The door opened and two people came down the stairs. Agnes recognized Ralph; he had been a regular here when he was younger. A real space-head. The girl that was with him was a tourist, and obnoxious. Agnes tried, but she just couldn't tune out the girl's chattering. She had the whole bar laughing along with her now. Her name was Emily, of all things.

It was when the girl approached the famous portraits on the wall that Agnes understood who the girl was, with a jolt so strong she spilled her drink. She felt the tangible sorrow as the girl said goodbye to some of the faces on the wall. She knew them -- after the exodus. When the girl got to Captain Ed's portrait and gave the date of his disappearance, Agnes was crying along with her.

The couple soon left and Agnes sat on her stool, frozen, her mind running in circles. Wherever Emily and Ed and the others had gone, now someone had come back, a native of that world. And that meant...

"You need a replacement?" Alan asked as he wiped up her spilled drink.

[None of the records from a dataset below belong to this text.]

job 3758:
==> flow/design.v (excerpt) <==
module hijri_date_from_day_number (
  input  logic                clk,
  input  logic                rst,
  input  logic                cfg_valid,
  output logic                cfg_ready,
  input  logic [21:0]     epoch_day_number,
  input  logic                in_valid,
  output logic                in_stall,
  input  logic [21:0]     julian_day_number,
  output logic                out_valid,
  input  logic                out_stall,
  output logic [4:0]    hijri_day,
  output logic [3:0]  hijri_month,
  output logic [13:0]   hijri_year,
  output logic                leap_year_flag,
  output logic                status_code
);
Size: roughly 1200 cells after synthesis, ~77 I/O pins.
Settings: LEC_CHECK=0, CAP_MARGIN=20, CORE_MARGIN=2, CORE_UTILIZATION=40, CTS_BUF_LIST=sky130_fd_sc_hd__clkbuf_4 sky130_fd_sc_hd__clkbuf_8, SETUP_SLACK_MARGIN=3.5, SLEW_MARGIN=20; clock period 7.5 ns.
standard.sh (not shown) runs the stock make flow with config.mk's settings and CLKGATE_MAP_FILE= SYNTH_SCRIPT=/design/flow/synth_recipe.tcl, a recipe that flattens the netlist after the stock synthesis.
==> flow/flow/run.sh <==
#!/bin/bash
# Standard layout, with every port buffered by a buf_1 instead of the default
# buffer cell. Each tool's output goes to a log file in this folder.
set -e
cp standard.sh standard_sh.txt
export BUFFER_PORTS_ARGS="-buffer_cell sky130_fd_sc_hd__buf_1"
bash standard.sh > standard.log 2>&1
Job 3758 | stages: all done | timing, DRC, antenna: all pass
This is an optimization exercise on Yosys and OpenROAD, whose aim is small area, a short achievable clock period and few clock cycles per item, not a production implementation.
In this exercise RTL edits were held to simulation tests only and were not proved equivalent to the original.

## flow/design.v (module list and top-level ports; edited modules follow where they fit)
// module srg_mul_cs: 1513 lines
// module srg_recip_cs: 600 lines
// module srg_fix: 267 lines
// module speed_ramp_generator_unit: 353 lines
module speed_ramp_generator_unit
#(
   parameter int TIME_SCALE = srg_pkg::TIME_SCALE_DEFAULT
) (
   input  wire logic                  clock,
   input  wire logic                  reset,
   input  wire logic                  req_tvalid,
   output logic                       req_tready,
   input  wire logic [63:0]           req_tdata,    
   input  wire logic [srg_pkg::CMD_W-1:0]      req_tuser,    
   output logic                       rsp_tvalid,
   input  wire logic                  rsp_tready,
   output logic [srg_pkg::DATA_W-1:0]          rsp_tdata,    
   output logic [3:0]                 rsp_tuser,    
   input  wire logic                  csr_psel,
   input  wire logic                  csr_penable,
   input  wire logic                  csr_pwrite,
   input  wire logic [srg_pkg::CSR_ADDR_W-1:0] csr_paddr,
   input  wire logic [srg_pkg::DATA_W-1:0]     csr_pwdata,
   output logic [srg_pkg::DATA_W-1:0]          csr_prdata,
   output logic                       csr_pready
);
  // ...
==> flow/run.sh <==
#!/bin/bash
# synth_recipe.tcl (not shown) runs the flow's synth.tcl, then flattens the netlist and writes it again
# the make line also repeats each setting of config.mk as NAME=value (left out here)
make -C /OpenROAD-flow-scripts/flow DESIGN_CONFIG=/design/flow/config.mk WORK_HOME=/design/flow/orfs CLKGATE_MAP_FILE= SYNTH_SCRIPT=/design/flow/synth_recipe.tcl finish
==> flow/config.mk <==
export PLATFORM = sky130hd
export DESIGN_NAME = speed_ramp_generator_unit
export DESIGN_NICKNAME = speed_ramp_generator_unit
export VERILOG_FILES = /design/flow/design.v
export SDC_FILE = /design/flow/constraint.sdc
export NUM_CORES = 4
export LEC_CHECK = 0
export CAP_MARGIN = 20
export CORE_MARGIN = 2
export CORE_UTILIZATION = 40
export SETUP_SLACK_MARGIN = 5
export SLEW_MARGIN = 20
==> flow/constraint.sdc <==
create_clock -name core_clock -period 12.0 [get_ports {clock}]
set_input_delay 2.4000 -clock core_clock [delete_from_list [all_inputs] [get_ports {clock}]]
set_output_delay 2.4000 -clock core_clock [all_outputs]
set_load 0.01 [all_outputs]
==> impl_metrics.py, run 1 <==
metrics = {
    "grt": {
        "grt_first_pass_wirelength_um": 377000,
        "busiest_layer": "met2",
    },
    "die": {
        "io_pins": 181,
    },
    "logic_synthesis": {
        "synth_area_leaders": "sky130_fd_sc_hd__fa_1, sky130_fd_sc_hd__edfxtp_1, sky130_fd_sc_hd__ha_1",
        "synth_top_area_share_pct": 20.4,
        "post_synth_inst_count": 8159,
        "synth_xor_area_share_pct": 9.83,
        "synthSimpleGateAreaFrac_pct": 10.5,
    },
    "setup_path": {
        "crit_path_end_kind": "output pin",
        "cpMostUsedCell": "sky130_fd_sc_hd__clkdlybuf4s50_1",
        "timing.setup.critical_path_class": "in2out",
        "worst_setup_path_endpoint": "csr_prdata[12]",
        "regToRegSetupSlack_ns": 5.22,
        "r2r_cells": 23,
        "crit_start": "csr_paddr[3]",
    },
    "final_layout": {
        "layout-drive-gt1-share_pct": 5.60,
        "clock_tree_area_fraction_pct": 3.24,
        "final_cell_mix": "sky130_fd_sc_hd__inv_1, sky130_fd_sc_hd__fa_1, sky130_fd_sc_hd__nand2_1",
        "largest_register": "s2_ms",
        "layout.cells.non_filler": 10500,
        "area_of_combinational_cells_with_multiple_inputs_mm2": 0.0526,
    },
    "route": {
        "ant_nets": 0,
        "via_count": 61000,
        "route.top_layer_used": "met5",
    },
    "sta": {
        "maximum_clock_frequency_ghz": 0.144,
        "final_worst_path_period_need_ns": 6.94,
    },
    "outcome": {
        "run_status": "finished clean",
    },
    "hold_path": {
        "worst_hold_startpoint": "s2_cmd[1]",
        "holdPathEnd": "s3_cmd[1]",
    },
}
Testbench counts, summed over its fixed seeds: cycles 11,407, items 9,924.
==> run 2, diff against run 1 <==
--- a/flow/config.mk
+++ b/flow/config.mk
@@ -7,6 +7,6 @@
 export LEC_CHECK = 0
 export CAP_MARGIN = 20
 export CORE_MARGIN = 2
-export CORE_UTILIZATION = 40
+export CORE_UTILIZATION = 60
 export SETUP_SLACK_MARGIN = 5
 export SLEW_MARGIN = 20
==> impl_metrics.py, run 2 <==
metrics = {
    "die": {
        "core_region_area_mm2": 0.122,
        "die_y_um": 354,
        "start_util_pct": 60.4,
        "io_pins": 181,
        "rows": 128,
        "die_area_mm2": 0.125,
        "horiz_die_dim_um": 354,
    },
    "logic_synthesis": {
        "syn_area_per_cell_um2": 9.00,
        "synth_top_area_share_pct": 20.4,
        "ys_top_cells_by_count": "sky130_fd_sc_hd__inv_1, sky130_fd_sc_hd__fa_1, sky130_fd_sc_hd__nand2_1, sky130_fd_sc_hd__a21oi_1, sky130_fd_sc_hd__ha_1",
        "synth_warnings": 1,
        "synth.net_count": 9557,
        "number_of_enable_type_register_cells_in_the_synthesized_netlist": 326,
        "count_of_unique_library_cells_instantiated_by_yosys": 106,
        "yosysTopAreaCell": "sky130_fd_sc_hd__fa_1",
        "ys.flop_type": "sky130_fd_sc_hd__edfxtp_1",
        "post_synth_inst_count": 8159,
        "netlist_area_mm2": 0.0734,
        "synthArstFlopShare_pct": 0,
        "synthMostInstantiatedCell": "sky130_fd_sc_hd__inv_1",
        "postSynthRegisterBits": 598,
        "synth_area_leaders": "sky130_fd_sc_hd__fa_1, sky130_fd_sc_hd__edfxtp_1, sky130_fd_sc_hd__ha_1",
        "synth-seq-area-share_pct": 20.8,
    },
    "sta": {
        "final-hold-violation-count": 0,
        "rsz0062_at_grt": "yes",
        "setup_viol_count_final": 0,
        "timing.slew.headroom_pct": 22.6,
        "maximum_clock_frequency_ghz": 0.143,
        "setup_total_negative_slack_ns": 0,
        "min_period_over_period_pct": 58.2,
        "report.final.slew_viol_count": 0,
        "worst-slew-pin-transition_ns": 1.16,
        "final_setup_skew_ns": 0.0464,
        "final_worst_path_period_need_ns": 6.98,
    },
    "final_layout": {
        "reg_top3": "s2_ms: 63 flops, s2_mc: 62 flops, s3_e1: 38 flops",
        "layout-drive-gt1-share_pct": 5.66,
        "final_cell_mix": "sky130_fd_sc_hd__inv_1, sky130_fd_sc_hd__fa_1, sky130_fd_sc_hd__nand2_1",
        "largest_reg_flops": 63,
        "layout.nets": 9487,
        "layout.cells.most_common": "sky130_fd_sc_hd__inv_1",
        "finish.utilization_pct": 65.4,
        "area_of_combinational_cells_with_multiple_inputs_mm2": 0.0526,
        "largest_register": "s2_ms",
        "layout_overhead_on_the_synthesized_area_pct": 8.34,
        "sequential_cell_area_mm2": 0.0152,
        "final.fill_count": 10100,
    },
    "setup_path": {
        "crit_arrival_ns": 4.58,
        "regToRegStartpoint": "s4_v",
        "worst_path_largest_cell_delay_ns": 0.64,
        "critical_path_required_ns": 9.60,
        "crit_path_cell_trace": "clkdlybuf4s50_1 > buf_8 > nor2b_4 > buf_6 > nand2_1 > o21ai_0 > clkdlybuf4s50_1",
        "critical-path-slowest-cell": "sky130_fd_sc_hd__clkdlybuf4s50_1",
        "cpMostUsedCell": "sky130_fd_sc_hd__clkdlybuf4s50_1",
        "critical_path.top_delay_family": "buffers and inverters",
        "crit_path_end_kind": "output pin",
        "critPathMaxFanout": 37,
        "crit_start": "csr_paddr[3]",
        "start_kind": "primary input",
        "timing.setup.critical_path_class": "in2out",
        "regToRegSetupSlack_ns": 5.19,
        "cp.buffers_inverters": 4,
    },
    "grt": {
        "grt_first_pass_wirelength_um": 363000,
        "initial_antenna_violation_count": 14,
        "largest_net_degree_at_the_start_of_global_routing": 120,
        "globalRouteTotalUtil_pct": 37.9,
        "grt_overflow": 0,
        "first_global_vias": 61000,
    },
    "placement": {
        "routability_cong": 0.991,
        "port-buffer-count": 177,
        "hpwl_after_detailed_placement_um": 175000,
    },
    "run": {
        "cap_viol_max_count": 0,
    },
    "route": {
        "totalWireLength_um": 241000,
        "drc": 0,
        "routedWlPerCell_um": 24.6,
        "vias_per_cell": 6.30,
        "via_count": 61600,
        "drt-initial-drc-count": 6163,
        "ant_nets": 0,
        "drt_pre_antenna_iters": 7,
    },
    "clocking": {
        "clock_tree.htree_level_count": 3,
        "cts_buffer_count": 75,
        "clock_sinks": 598,
        "tritoncts": "done",
        "worst_skew_pair.late_latency_ns": 0.71,
        "clock-root-buffer": "sky130_fd_sc_hd__clkbuf_16",
        "clkTransAtPathRegs_ns": 0.06,
        "ctsLongestPathBuffers": 3,
    },
    "hold_path": {
        "worst_hold_startpoint": "s3_cap",
        "worst_hold_path_type": "reg2reg",
    },
    "outcome": {
        "run_status": "finished clean",
    },
}
## run 2: changes by cell type in the layout (fill, tap and decap cells not counted), sizes merged
cell	previous run	this run
clkbuf	97	98
dlymetal6s2s	3	1
bufinv	6	3
clkdlybuf4s50	172	174
diode	5	6
clkinv	32	24
inv	1116	1119
buf	143	148
clkinvlp	2	7
## run 2: final timing paths
kind | to | depth (start not counted)
hold reg to reg | s4_cap | 0
setup reg to reg | dsel_ff[34] | 19
setup / recovery | csr_prdata[9] | 7
hold / removal | s4_cap | 0
## run 2: area by class of cell
cell class,instances,share of cell area [%]
Antenna cell,6,0.0189
Multi-Input combinational cell,5980,66.1
Inverter,1109,5.26
Tap cell,1625,2.56
Clock inverter,44,0.567
Clock buffer,96,2.68
Timing Repair Buffer,325,3.66
Sequential cell,598,19.2
## run 2: repair_timing
action	4_1_cts	5_1_grt
setup buffers	3	4
pin swaps	0	1
setup endpoints to repair	31	19
resized for setup	6	11
hold buffers	0	0
## run 2: stage by stage
step	hold WS, ns	cells	area, µm²	setup slack, ns
2_1_floorplan	0.400	8159	73400	5.72
6_report	0.416	9783	79500	5.02
4_1_cts	0.421	9772	79400	4.99
3_5_place_dp	0.408	9629	76800	4.54
3_3_place_gp	0.401	9629	76800	4.54
5_1_grt	0.431	9778	79500	4.95
## run 2: logic make-up after synthesis
| group | count (synthesis) | share of synthesized area [%] |
|---|---|---|
| XOR/XNOR | 824 | 9.83 |
| AND/OR/NAND/NOR | 1651 | 10.5 |
| buffers and inverters | 1581 | 8.16 |
| other | 1 | 0.00511 |
| AO/OA/AOI/OAI | 1980 | 17.9 |
| flip-flops | 598 | 20.8 |
| multiplexers | 236 | 3.28 |
| adder cells (fa/ha/maj) | 1288 | 29.6 |
## run 2: layer usage
layer	share of wire [%]	vias to the layer above	GRT usage (%)
met5	0.022	-	0
met4	5.6	8	18.7
met3	11	795	10.1
met2	44	3329	58.7
met1	39	29900	49.2
li1	-	27500	-
This design comes from an exercise in tuning for small area, a short achievable clock period and few clock cycles per item on the open sky130 flow, not from production work. Only simulation tests tie the RTL to the original design; equivalence was not proved. Power and IR drop assume default switching activity.

==> branch ember: inputs <==
Design digitClassifier, start of the top module:
module digitClassifier
(
    input  logic      clk,
    input  logic      rst,
    input  logic      start,
    input  logic      wrEn,
    input  cnnDataPkg::memAddr_t  wrAddr,
    input  cnnDataPkg::pixel_t    wrData,
    output logic      busy,
    output logic      done,
    output cnnDataPkg::classIdx_t classIdx,
    output cnnDataPkg::score_t    bestScore
);
Settings: LEC_CHECK=0, CAP_MARGIN=20, CORE_MARGIN=2, CORE_UTILIZATION=65, SLEW_MARGIN=20; clock period 10.0 ns.
standard.sh (not shown) runs the stock make flow with config.mk's settings and CLKGATE_MAP_FILE= SYNTH_SCRIPT=/design/flow/synth_recipe.tcl, a recipe that flattens the netlist after the stock synthesis.
==> flow/flow/run.sh <==
#!/bin/bash
set -euo pipefail
bash standard.sh SETUP_SLACK_MARGIN=6.0 finish > standard_make.log 2>&1
==> inputs of branch delta, as changes to branch ember <==
==> flow/flow/run.sh (replaced) <==
#!/bin/bash
set -euo pipefail
bash standard.sh SETUP_SLACK_MARGIN=6.3 finish > standard_make.log 2>&1
Settings changed: CORE_UTILIZATION 65 to 40.
==> comparison table <==
Critical path required time: branch delta 10,680 ps; branch ember 10,690 ps
Seq area share: branch delta 0.487; branch ember 0.497
Layout clock buffers: branch delta 236; branch ember 241
Result of the run: branch delta no timing/DRC/antenna violations; branch ember no timing/DRC/antenna violations
Setup WS pre-CTS: branch delta 6020 ps; branch ember 6210 ps
CP max stage delay: branch delta 560 ps; branch ember 650 ps
Bufs and invs on worst path: branch delta 4; branch ember 3
Final core utilization: branch delta 0.450; branch ember 0.718
Worst r2r src: branch delta kOne[1][0]; branch ember kNeg[0][3]
Internal Pwr Total: branch delta 13,600 uW; branch ember 13,400 uW
Share of the final layout cell area in multi-input gates: branch delta 0.369; branch ember 0.374
Worst setup slack after layout: branch delta 6370 ps; branch ember 6200 ps
Final worst hold slack: branch delta 324 ps; branch ember 322 ps
Number of optimization iterations in the first detailed-route pass: branch delta 6; branch ember 8
Post-detailed-route via-to-cell ratio: branch delta 5.40; branch ember 6.21
Final #Nets: branch delta 6,802; branch ember 6,783
Clock network contribution to total cell area: branch delta 0.0673; branch ember 0.0650
Number of antenna violations at the first check in global routing: branch delta 4; branch ember 6
DR vias: branch delta 47,000; branch ember 47,700
Testbench counts of branch ember, summed over its fixed seeds: cycles 14,352, images 192.
Testbench counts of branch delta, summed over its fixed seeds: cycles 14,352, images 192.
Background: an optimization exercise with open tools, aiming at small area, a short achievable clock period and few clock cycles per item. Do not read the settings as production practice. Where RTL was checked, it was by simulation tests only, not by an equivalence proof against the original. Power figures rest on the tool's default switching activity, not on a simulated workload.

Setup of red:
==> flow/design.v (excerpt) <==
module mac_stream_seq (
  input  logic        clk,
  input  logic        rst,
  input  logic        in_valid,
  output logic        in_ready,
  input  logic [15:0] in_data,
  input  logic [15:0] in_weight,
  input  logic [15:0] bias,
  output logic        out_valid,
  input  logic        out_ready,
  output logic [15:0] out_res
);
Size in the first run: roughly 990 cells after synthesis, ~160 flip-flops, ~11000 um2 of cells after synthesis.
clock: 10.0 ns
lec_check: 0
cap_margin: 20
core_margin: 2
core_utilization: 40
cts_buf_list: sky130_fd_sc_hd__clkbuf_4 sky130_fd_sc_hd__clkbuf_8
cts_cluster_diameter: 25
place_density: 0.5
slew_margin: 20
standard.sh (not shown) runs the stock make flow with config.mk's settings and CLKGATE_MAP_FILE= SYNTH_SCRIPT=/design/flow/synth_recipe.tcl, a recipe that flattens the netlist after the stock synthesis.
==> flow/flow/run.sh <==
#!/bin/bash
# Standard synthesis, then the standard layout with: port buffers of a fixed small cell type,
# and repair_timing aiming below the clock period (a larger setup slack margin).
set -euo pipefail
bash standard.sh synth > synth.log 2>&1
bash standard.sh SETUP_SLACK_MARGIN=6.9 'BUFFER_PORTS_ARGS=-buffer_cell sky130_fd_sc_hd__buf_1' finish > layout.log 2>&1
red reached the end of the flow, and the finished layout is clean on the timing, DRC and antenna checks.
Testbench counts of red, summed over its fixed seeds: cycles 15,400, items 320.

Agnes shook her head and stood. "Not tonight," she said. "Busy day tomorrow."

"Oh?"

Earth Space Authority would make a move soon; it was looking for a case to use to overturn the Space Access Act and other key parts of Stephenson's Coup. On the other side, the Spacefarer's Union would try to spin the spacer colony as an alternate home world, using it for leverage to gain more independence from Earth. The other colonies... Agnes smiled. Everyone was going to come out of the woodwork for this one, all her old rivals and allies, all the old gunslingers and the new kids looking to make a name for themselves. Her heart beat faster; she hadn't felt like this since the legal storm caused by the Little Boat's departure. Someone had to stay behind. She had been right, and she wasn't finished here yet. The final battle loomed.

"There's going to be a fight, soon," she said. "A good one. After that I'm going to visit some clients."